◆ Problem
Up to and including the line containing "- In the tables", retype each line of the listing below exactly, beginning with the first.

◆ Supplied material

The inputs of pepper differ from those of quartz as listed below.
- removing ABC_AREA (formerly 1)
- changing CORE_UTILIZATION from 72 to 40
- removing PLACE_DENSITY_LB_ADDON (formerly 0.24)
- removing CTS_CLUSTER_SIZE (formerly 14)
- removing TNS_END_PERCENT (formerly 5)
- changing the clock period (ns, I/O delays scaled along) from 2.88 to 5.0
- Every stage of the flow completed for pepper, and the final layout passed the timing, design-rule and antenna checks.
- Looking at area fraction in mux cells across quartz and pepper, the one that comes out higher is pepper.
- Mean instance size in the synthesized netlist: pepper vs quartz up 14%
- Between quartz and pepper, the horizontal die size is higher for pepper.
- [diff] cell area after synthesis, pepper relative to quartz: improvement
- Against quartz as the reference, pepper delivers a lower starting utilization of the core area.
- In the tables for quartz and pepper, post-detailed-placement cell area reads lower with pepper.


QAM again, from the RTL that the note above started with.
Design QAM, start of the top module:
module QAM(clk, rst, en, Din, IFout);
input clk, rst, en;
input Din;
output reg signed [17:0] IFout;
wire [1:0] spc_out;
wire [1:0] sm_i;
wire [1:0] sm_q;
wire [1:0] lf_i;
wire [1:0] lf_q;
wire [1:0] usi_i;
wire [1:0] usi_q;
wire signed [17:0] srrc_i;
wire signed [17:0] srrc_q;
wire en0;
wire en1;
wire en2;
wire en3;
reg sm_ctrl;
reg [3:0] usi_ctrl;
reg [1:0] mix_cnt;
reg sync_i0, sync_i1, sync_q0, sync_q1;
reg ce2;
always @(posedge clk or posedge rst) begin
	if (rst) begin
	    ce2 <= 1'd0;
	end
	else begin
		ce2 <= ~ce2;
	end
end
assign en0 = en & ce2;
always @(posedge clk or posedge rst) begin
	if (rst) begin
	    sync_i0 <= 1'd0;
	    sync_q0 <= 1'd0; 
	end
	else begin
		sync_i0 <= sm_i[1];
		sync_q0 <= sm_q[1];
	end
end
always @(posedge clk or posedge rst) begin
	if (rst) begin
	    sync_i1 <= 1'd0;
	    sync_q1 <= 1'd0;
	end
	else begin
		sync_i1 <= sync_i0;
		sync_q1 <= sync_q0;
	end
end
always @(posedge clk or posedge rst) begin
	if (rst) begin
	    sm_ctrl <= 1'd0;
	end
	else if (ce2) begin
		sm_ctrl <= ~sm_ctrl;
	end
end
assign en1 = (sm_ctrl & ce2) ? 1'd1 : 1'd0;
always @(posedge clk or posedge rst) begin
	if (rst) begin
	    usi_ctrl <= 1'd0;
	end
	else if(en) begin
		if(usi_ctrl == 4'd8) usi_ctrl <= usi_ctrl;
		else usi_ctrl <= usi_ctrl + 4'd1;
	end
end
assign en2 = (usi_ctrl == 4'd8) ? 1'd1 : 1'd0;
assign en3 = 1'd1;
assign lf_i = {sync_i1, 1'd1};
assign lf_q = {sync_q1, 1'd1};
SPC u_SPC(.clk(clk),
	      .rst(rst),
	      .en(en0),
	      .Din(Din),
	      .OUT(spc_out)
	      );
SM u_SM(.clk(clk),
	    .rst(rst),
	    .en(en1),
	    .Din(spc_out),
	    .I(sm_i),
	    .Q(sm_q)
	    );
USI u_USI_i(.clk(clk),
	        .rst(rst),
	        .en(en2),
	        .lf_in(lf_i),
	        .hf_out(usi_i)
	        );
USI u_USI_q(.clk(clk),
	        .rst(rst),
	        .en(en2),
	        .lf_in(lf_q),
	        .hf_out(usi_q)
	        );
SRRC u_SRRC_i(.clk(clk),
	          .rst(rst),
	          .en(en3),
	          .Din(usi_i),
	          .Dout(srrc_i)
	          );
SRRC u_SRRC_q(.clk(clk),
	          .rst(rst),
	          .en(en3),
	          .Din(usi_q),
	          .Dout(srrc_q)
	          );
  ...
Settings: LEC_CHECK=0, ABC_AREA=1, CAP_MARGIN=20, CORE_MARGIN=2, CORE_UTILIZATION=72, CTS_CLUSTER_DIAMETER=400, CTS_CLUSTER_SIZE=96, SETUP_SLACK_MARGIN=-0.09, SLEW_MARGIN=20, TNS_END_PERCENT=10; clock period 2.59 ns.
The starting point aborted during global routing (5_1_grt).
==> job 1616 <==
Design maxfinder, start of the top module:
module maxfinder(clk, rst, start, x1, x2, x3, x4, eps, done, result);
clock: 6.22 ns
lec_check: 0
cap_margin: 20
core_margin: 2
core_utilization: 69
cts_cluster_size: 46
place_density_lb_addon: 0.0
setup_slack_margin: 1.83
slew_margin: 20
run.sh (not shown) runs the stock make flow with config.mk's settings and CLKGATE_MAP_FILE=.
==> inputs of job 8214, as changes to job 1616 <==
--- a/flow/config.mk
+++ b/flow/config.mk
@@ -8,7 +8,7 @@
 export CAP_MARGIN = 20
 export CORE_MARGIN = 2
-export CORE_UTILIZATION = 69
-export CTS_CLUSTER_SIZE = 46
-export PLACE_DENSITY_LB_ADDON = 0.0
-export SETUP_SLACK_MARGIN = 1.83
+export CORE_UTILIZATION = 40
+export CTS_CLUSTER_DIAMETER = 400
+export CTS_CLUSTER_SIZE = 100
+export SETUP_SLACK_MARGIN = -0.88
 export SLEW_MARGIN = 20
==> flow/constraint.sdc (replaced) <==
create_clock -name core_clock -period 9.0 [get_ports {clk}]
set_input_delay 1.8000 -clock core_clock [delete_from_list [all_inputs] [get_ports {clk}]]
set_output_delay 1.8000 -clock core_clock [all_outputs]
set_load 0.01 [all_outputs]
==> results.py <==
# Physical implementation metrics
metrics = {
    "run_status": {
        "status": "complete, no violations",
    },
    "final_layout": {
        "nonClockBufferCount": 104,
        "clk_share_pct": 3.908,
        "instances_no_fill": 1704,
        "seqCellArea_sq_um": 2360,
    },
    "worst_setup_path": {
        "worstPathArrival_ns": 5.99,
        "cp.required_ns": 6.52,
        "r2r_setup_slack_ns": 0.53,
    },
    "final_timing": {
        "tightest_slew_ns": 0.9492,
        "timing.final.crit_share_pct": 91.50,
    },
    "floorplanning": {
        "fp_util_pct": 70.00,
        "die_h_um": 138.8,
        "dieArea_sq_um": 19260,
    },
    "grt": {
        "grtUsageMet2_pct": 60.23,
    },
    "power_and_ir_drop": {
        "swShare_pct": 41.21,
    },
}
(the above is from job 1616)
==> results.py <==
# Physical implementation metrics
metrics = {
    "floorplanning": {
        "dieArea_sq_um": 32760,
        "die_h_um": 181,
    },
    "run_status": {
        "status": "complete, no violations",
    },
    "final_timing": {
        "tightest_slew_ns": 0.9503,
        "timing.final.crit_share_pct": 71.69,
    },
    "synthesis": {
        "ys_sh_xor_pct": 5.242,
    },
    "final_layout": {
        "clk_share_pct": 3.993,
        "instances_no_fill": 1810,
        "nonClockBufferCount": 42,
        "seqCellArea_sq_um": 2322,
    },
    "worst_setup_path": {
        "r2r_setup_slack_ns": 2.55,
        "cp.required_ns": 9.33,
        "worstPathArrival_ns": 6.78,
    },
}
(the above is from job 8214)

========
==> inputs of build 24 <==
Starting RTL as in the previous note.
## maxfinder
module maxfinder(clk, rst, start, x1, x2, x3, x4, eps, done, result);
input clk, start, rst;
input [4:0] x1, x2, x3, x4, eps;
output done;
output [4:0] result;
wire wen, wenep, sel, zer;
DataPath datapath(clk, rst, x1, x2, x3, x4, eps, wen, wenep, sel, zer, result);
controller con(clk, rst, start, zer, wen, wenep, sel, done);
endmodule
Settings: LEC_CHECK=0, CAP_MARGIN=30, CELL_PAD_IN_SITES_DETAIL_PLACEMENT=2, CELL_PAD_IN_SITES_GLOBAL_PLACEMENT=3, CORE_ASPECT_RATIO=0.93, CORE_MARGIN=8, CORE_UTILIZATION=35, GPL_ROUTABILITY_DRIVEN=1, MAX_ROUTING_LAYER=met4, MIN_ROUTING_LAYER=met2, PLACE_DENSITY_LB_ADDON=0.19, SLEW_MARGIN=20, TNS_END_PERCENT=90; clock period 7.95 ns.
==> inputs of trial 64, as changes to build 24 <==
==> flow/config.mk (replaced) <==
export PLATFORM = sky130hd
export DESIGN_NAME = maxfinder
export DESIGN_NICKNAME = maxfinder
export VERILOG_FILES = /design/flow/design.v
export SDC_FILE = /design/flow/constraint.sdc
export NUM_CORES = 4
export LEC_CHECK = 0
export CAP_MARGIN = 20
export CORE_MARGIN = 2
export CORE_UTILIZATION = 46
export SLEW_MARGIN = 20
==> flow/constraint.sdc (replaced) <==
create_clock -name core_clock -period 6.57 [get_ports {clk}]
set_input_delay 1.3140 -clock core_clock [delete_from_list [all_inputs] [get_ports {clk}]]
set_output_delay 1.3140 -clock core_clock [all_outputs]
set_load 0.01 [all_outputs]
==> run notes <==
The run finished with no timing, DRC or antenna violations. With the actual transition at the worst max-transition pin at 887 ps, the power in combinational cells is 1.80 mW. The count of clock-net buffers in the final layout was 19; the number of fill cells in the layout was 2510.

The tools report the tally of non-filler cells in the final layout as 1766. For the relative slew slack, the log shows 40.4%. According to the dpl log, the detail-placed design has an HPWL of 23700 um. Height of the die: 169 um.

The power report puts the leakage power at 7.04 nW.
Source of the figures above: trial 64

==> run notes <==
The number of detailed-routing iterations run before antenna repair is 7. The global routing report lists combined usage of all routing layers as 30.2%. By area, combinational gates come first. The layout contains a multi-input combinational cell count of 991. Count of clock-net buffers in the final layout: 17. The height of the die is 198 um. The logs give 0 for the number of buffers inserted by post-CTS setup repair and 30700 um for the final HPWL from detailed placement. The run finished with no timing, DRC or antenna violations.

The floorplan step set the die width to 212 um. The number of fill cells in the layout was 3926; the instance area after placement was 13400 um^2. On the critical path, the stage with the largest delay is an instance of fa_1. The reg-to-reg critical path startpoint is datapath.PU4.reg3.reg1.out$_SDFF_PP0_.

The run gives 25 for the number of cells on the critical path. Counting flops and latches in the post-synthesis netlist gives 116. The tools report the number of placed cells counting well taps as 1867.

The run gives 1.61 mW for the power in combinational cells. For this run, the number of standard cells in the final layout without fillers is 1900. Per the OpenROAD power report, leakage power amounts to 6.98 nW.
Source of the figures above: build 24


========
==> build 7: inputs <==
Starting RTL as in the previous note.
make LEC_CHECK=0 ABC_AREA=1 CAP_MARGIN=30 CELL_PAD_IN_SITES_DETAIL_PLACEMENT=2 CELL_PAD_IN_SITES_GLOBAL_PLACEMENT=2 CORE_ASPECT_RATIO=1.11 CORE_MARGIN=8 CORE_UTILIZATION=35 CTS_CLUSTER_DIAMETER=23 GPL_ROUTABILITY_DRIVEN=1 MAX_ROUTING_LAYER=met4 MIN_ROUTING_LAYER=met2 PLACE_DENSITY_LB_ADDON=0.19 SLEW_MARGIN=20 TNS_END_PERCENT=90 finish   # period 6.87 ns
==> build 93 (differences from build 7) <==
Settings changed: ABC_AREA 1 to default, CAP_MARGIN 30 to 20, CELL_PAD_IN_SITES_DETAIL_PLACEMENT 2 to default, CELL_PAD_IN_SITES_GLOBAL_PLACEMENT 2 to default, CORE_ASPECT_RATIO 1.11 to default, CORE_MARGIN 8 to 2, CORE_UTILIZATION 35 to 63, CTS_CLUSTER_DIAMETER 23 to 400, CTS_CLUSTER_SIZE from default to 98, GPL_ROUTABILITY_DRIVEN 1 to default, MAX_ROUTING_LAYER met4 to default, MIN_ROUTING_LAYER met2 to default, PLACE_DENSITY_LB_ADDON 0.19 to default, TNS_END_PERCENT 90 to default.
==> flow/constraint.sdc (replaced) <==
create_clock -name core_clock -period 9.0 [get_ports {clk}]
set_input_delay 1.8000 -clock core_clock [delete_from_list [all_inputs] [get_ports {clk}]]
set_output_delay 1.8000 -clock core_clock [all_outputs]
set_load 0.01 [all_outputs]
==> trial 12 (differences from build 7) <==
Settings changed: ABC_AREA 1 to default, CAP_MARGIN 30 to 20, CELL_PAD_IN_SITES_DETAIL_PLACEMENT 2 to default, CELL_PAD_IN_SITES_GLOBAL_PLACEMENT 2 to default, CORE_ASPECT_RATIO 1.11 to default, CORE_MARGIN 8 to 2, CORE_UTILIZATION 35 to 40, CTS_CLUSTER_DIAMETER 23 to default, GPL_ROUTABILITY_DRIVEN 1 to default, MAX_ROUTING_LAYER met4 to default, MIN_ROUTING_LAYER met2 to default, PLACE_DENSITY_LB_ADDON 0.19 to default, TNS_END_PERCENT 90 to default.
==> flow/constraint.sdc (replaced) <==
create_clock -name core_clock -period 6.57 [get_ports {clk}]
set_input_delay 1.3140 -clock core_clock [delete_from_list [all_inputs] [get_ports {clk}]]
set_output_delay 1.3140 -clock core_clock [all_outputs]
set_load 0.01 [all_outputs]
==> build 68 (differences from build 7) <==
Settings changed: CAP_MARGIN 30 to 20, CELL_PAD_IN_SITES_DETAIL_PLACEMENT 2 to default, CELL_PAD_IN_SITES_GLOBAL_PLACEMENT 2 to default, CORE_ASPECT_RATIO 1.11 to default, CORE_MARGIN 8 to 2, CORE_UTILIZATION 35 to 68, CTS_CLUSTER_DIAMETER 23 to default, CTS_CLUSTER_SIZE from default to 74, GPL_ROUTABILITY_DRIVEN 1 to default, MAX_ROUTING_LAYER met4 to default, MIN_ROUTING_LAYER met2 to default, PLACE_DENSITY_LB_ADDON 0.19 to default, TNS_END_PERCENT 90 to default.
==> flow/constraint.sdc (replaced) <==
create_clock -name core_clock -period 5.02 [get_ports {clk}]
set_input_delay 1.0040 -clock core_clock [delete_from_list [all_inputs] [get_ports {clk}]]
set_output_delay 1.0040 -clock core_clock [all_outputs]
set_load 0.01 [all_outputs]
==> summary of the runs <==
Trial 12 completed with no timing, DRC or antenna violations. Build 7 finished with timing, DRC and antenna clean. Build 93 finished clean. Build 68 finished but failed the layout checks on negative setup slack. In build 7 the utilization is lower than in trial 12, by 6.2 points. Critical path depth, lowest first: build 68, build 7, trial 12, build 93. Of build 68 and trial 12, build 68 has the higher global-route usage (gap 15 points). Against build 7, the sequential share of layout area of build 93 is higher by 0.35 points. Power, lowest first: build 93, trial 12, build 7, build 68. Die area: build 68 < build 93 < trial 12 < build 7.

========
==> run a: inputs <==
Starting RTL as in the previous note.
make LEC_CHECK=0 ABC_AREA=1 CAP_MARGIN=20 CORE_MARGIN=2 CORE_UTILIZATION=72 CTS_CLUSTER_DIAMETER=258 CTS_CLUSTER_SIZE=74 PLACE_DENSITY=0.38 SETUP_SLACK_MARGIN=1.51 SLEW_MARGIN=20 finish   # period 5.18 ns
==> inputs of run b, as changes to run a <==
Settings changed: CTS_CLUSTER_DIAMETER 258 to unset, HOLD_SLACK_MARGIN set to 0.29, PLACE_DENSITY 0.38 to unset, PLACE_DENSITY_LB_ADDON set to 0.26, SETUP_SLACK_MARGIN 1.51 to unset.
==> flow/constraint.sdc (replaced) <==
create_clock -name core_clock -period 5.01 [get_ports {clk}]
set_input_delay 1.0020 -clock core_clock [delete_from_list [all_inputs] [get_ports {clk}]]
set_output_delay 1.0020 -clock core_clock [all_outputs]
set_load 0.01 [all_outputs]
==> inputs of run c, as changes to run a <==
Settings changed: CTS_CLUSTER_DIAMETER 258 to unset, PLACE_DENSITY 0.38 to 0.67, SETUP_SLACK_MARGIN 1.51 to unset.
==> flow/constraint.sdc (replaced) <==
create_clock -name core_clock -period 5.01 [get_ports {clk}]
set_input_delay 1.0020 -clock core_clock [delete_from_list [all_inputs] [get_ports {clk}]]
set_output_delay 1.0020 -clock core_clock [all_outputs]
set_load 0.01 [all_outputs]
==> qor summary <==
|  | run a | run b | run c |
|---|---|---|---|
| Final hold slack | 468 ps | - | 465 ps |
| Logic inverters | 379 | - | 379 |
| Number of gates resized after CTS | 114 | 125 | 98 |
| Final setup skew | 14.0 ps | - | 8.29 ps |
| CP endpoint kind | register | - | register |
| Max-Slew Margin vs Limit | 12.9% | - | 30.6% |
| Outcome | complete, but fails checks | stopped before the end | complete, but fails checks |
| Failing step | - | 5_1_grt | - |
| Violated checks | setup timing | - | setup timing |
| Leakage component of the power | 0.00805 uW | - | 0.00818 uW |
| Worst-margin pin slew | 1300 ps | - | 1030 ps |
| Buffers, non-clock | 135 | - | 169 |
| Nets | 2033 | - | 2067 |
| Worst Hold Path Cells | 2 | - | 2 |
| Top sig layer | met5 | - | met4 |

========
==> v25: inputs <==
maxfinder again, from the RTL that the note above started with.
clock: 5.01 ns
lec_check: 0
abc_area: 1
cap_margin: 0
core_margin: 2
core_utilization: 72
cts_cluster_diameter: 39
cts_cluster_size: 74
place_density: 0.67
setup_slack_margin: 1.39
slew_margin: 20
==> inputs of v29, as changes to v25 <==
Settings changed: CAP_MARGIN 0 to 20, CTS_CLUSTER_DIAMETER 39 to unset, HOLD_SLACK_MARGIN set to 0.07, PLACE_DENSITY 0.67 to unset, PLACE_DENSITY_LB_ADDON set to 0.27, SETUP_SLACK_MARGIN 1.39 to unset.
==> notes.md <==
run results: clock-cell share of area between 3 and 4%, # setup viols final 10, status finished with violations, final worst slack -198.6 ps, final non-filler cell total approximately 1900, layout violations setup timing
[end of results for v25]
==> notes.md <==
run metrics: status did not finish, Err [ERROR GRT-0232] Routing congestion too high. Check the congestion heatmap in the GUI., Die Footprint 0.01854 mm2, failing step global routing (5_1_grt)
[end of results for v29]

========
==> inputs of job 2971 <==
Starting RTL as in the previous note.
make LEC_CHECK=0 ABC_AREA=1 CAP_MARGIN=20 CORE_MARGIN=2 CORE_UTILIZATION=72 CTS_CLUSTER_DIAMETER=317 CTS_CLUSTER_SIZE=74 PLACE_DENSITY=0.37 SLEW_MARGIN=20 finish   # period 5.01 ns
==> inputs of job 3371, as changes to job 2971 <==
Settings changed: CTS_CLUSTER_DIAMETER 317 to unset, CTS_CLUSTER_SIZE 74 to unset, PLACE_DENSITY 0.37 to unset, PLACE_DENSITY_LB_ADDON set to 0.19.
==> flow/constraint.sdc (replaced) <==
create_clock -name core_clock -period 6.06 [get_ports {clk}]
set_input_delay 1.2120 -clock core_clock [delete_from_list [all_inputs] [get_ports {clk}]]
set_output_delay 1.2120 -clock core_clock [all_outputs]
set_load 0.01 [all_outputs]
==> results <==
- Job 2971 finished but failed the layout checks on setup timing. Job 3371 finished clean.
- Non-clock buffer count: job 2971 is higher than job 3371 (126).
- Of job 3371 and job 2971, job 2971 has the higher via count (gap about 13%, measured against job 2971).
- Of job 3371 and job 2971, job 2971 has the higher clock skew (gap 0.0012 ns).
- In job 3371 the design area is lower than in job 2971, by about 12%.
- Clock power: job 2971 is higher than job 3371 (about 5%).
- Against job 3371, the global-route usage of job 2971 is higher by 3.7 points.
- Against job 2971, the sequential power of job 3371 is smaller by about 17%.
- In area after synthesis, job 3371 and job 2971 do not differ.
- Between job 3371 and job 2971, the lower fmax is in job 3371 (gap 11%, measured against job 2971).
- Between job 3371 and job 2971, the lower total power is in job 3371 (gap 27%, measured against job 2971).
- Against job 2971, the core utilization of job 3371 is lower by 11 points.

========
==> 03-12: inputs <==
maxfinder again, from the RTL that the note above started with.
make LEC_CHECK=0 CAP_MARGIN=20 CORE_ASPECT_RATIO=1.18 CORE_MARGIN=2 CORE_UTILIZATION=70 CTS_CLUSTER_DIAMETER=396 CTS_CLUSTER_SIZE=25 PLACE_DENSITY_LB_ADDON=0.0 SETUP_SLACK_MARGIN=1.21 SLEW_MARGIN=20 finish   # period 6.16 ns
==> inputs of 02-05, as changes to 03-12 <==
==> flow/config.mk (replaced) <==
export PLATFORM = sky130hd
export DESIGN_NAME = maxfinder
export DESIGN_NICKNAME = maxfinder
export VERILOG_FILES = /design/flow/design.v
export SDC_FILE = /design/flow/constraint.sdc
export NUM_CORES = 4
export LEC_CHECK = 0
export CAP_MARGIN = 20
export CORE_MARGIN = 10
export CORE_UTILIZATION = 40
export CTS_CLUSTER_DIAMETER = 398
export CTS_CLUSTER_SIZE = 98
export SLEW_MARGIN = 20
==> flow/constraint.sdc (replaced) <==
create_clock -name core_clock -period 9.0 [get_ports {clk}]
set_input_delay 1.8000 -clock core_clock [delete_from_list [all_inputs] [get_ports {clk}]]
set_output_delay 1.8000 -clock core_clock [all_outputs]
set_load 0.01 [all_outputs]
==> inputs of 12-13, as changes to 03-12 <==
==> flow/config.mk (replaced) <==
export PLATFORM = sky130hd
export DESIGN_NAME = maxfinder
export DESIGN_NICKNAME = maxfinder
export VERILOG_FILES = /design/flow/design.v
export SDC_FILE = /design/flow/constraint.sdc
export NUM_CORES = 4
export LEC_CHECK = 0
export CAP_MARGIN = 20
export CORE_MARGIN = 2
export CORE_UTILIZATION = 17
export SLEW_MARGIN = 20
==> flow/constraint.sdc (replaced) <==
create_clock -name core_clock -period 9.49 [get_ports {clk}]
set_input_delay 1.8980 -clock core_clock [delete_from_list [all_inputs] [get_ports {clk}]]
set_output_delay 1.8980 -clock core_clock [all_outputs]
set_load 0.01 [all_outputs]
==> comparison <==
Combinational power: 03-12 > 02-05 > 12-13. Power, highest first: 03-12, 02-05, 12-13. Fmax: 03-12 > 12-13 > 02-05. In sequential cell count, 12-13 and 02-05 do not differ. Setup slack: 02-05 is better than 03-12 (2.2 ns).
==> figures <==
|  | 02-05 | 12-13 | 03-12 |
|---|---|---|---|
| Combinational group share of total power | 0.483 | 0.485 | 0.540 |
| GR Layer Usage met2 | 0.2671 | 0.1344 | 0.6237 |
| Via count of the first global-routing pass | 9,131 | 8,914 | 10,010 |
| Switching part of the total power | 0.4041 | 0.4041 | 0.4045 |
| Layout net count | 1,775 | 1,776 | 1,831 |
| DR vias | 8,925 | 8,735 | 9,718 |
| Met2 wirelength from detailed routing | 14,190 µm | 13,740 µm | 17,260 µm |
| Result of the run | finished clean | finished clean | finished clean |
| Areal power density over the cells | 190.9 mW/mm² | 171.1 mW/mm² | 286.3 mW/mm² |
| Starting DRC count in detailed routing | 401 | 362 | 642 |
| Placeable core area | 0.03075 mm² | 0.07296 mm² | 0.01771 mm² |
| Reg area | 0.002322 mm² | 0.002322 mm² | 0.002366 mm² |
No activity file was given, so power comes from the tool's default toggle rates.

◆ Completed exercise
The inputs of pepper differ from those of quartz as listed below.
- removing ABC_AREA (formerly 1)
- changing CORE_UTILIZATION from 72 to 40
- removing PLACE_DENSITY_LB_ADDON (formerly 0.24)
- removing CTS_CLUSTER_SIZE (formerly 14)
- removing TNS_END_PERCENT (formerly 5)
- changing the clock period (ns, I/O delays scaled along) from 2.88 to 5.0
- Every stage of the flow completed for pepper, and the final layout passed the timing, design-rule and antenna checks.
- Looking at area fraction in mux cells across quartz and pepper, the one that comes out higher is pepper.
- Mean instance size in the synthesized netlist: pepper vs quartz up 14%
- Between quartz and pepper, the horizontal die size is higher for pepper.
- [diff] cell area after synthesis, pepper relative to quartz: improvement
- Against quartz as the reference, pepper delivers a lower starting utilization of the core area.
- In the tables for quartz and pepper, post-detailed-placement cell area reads lower with pepper.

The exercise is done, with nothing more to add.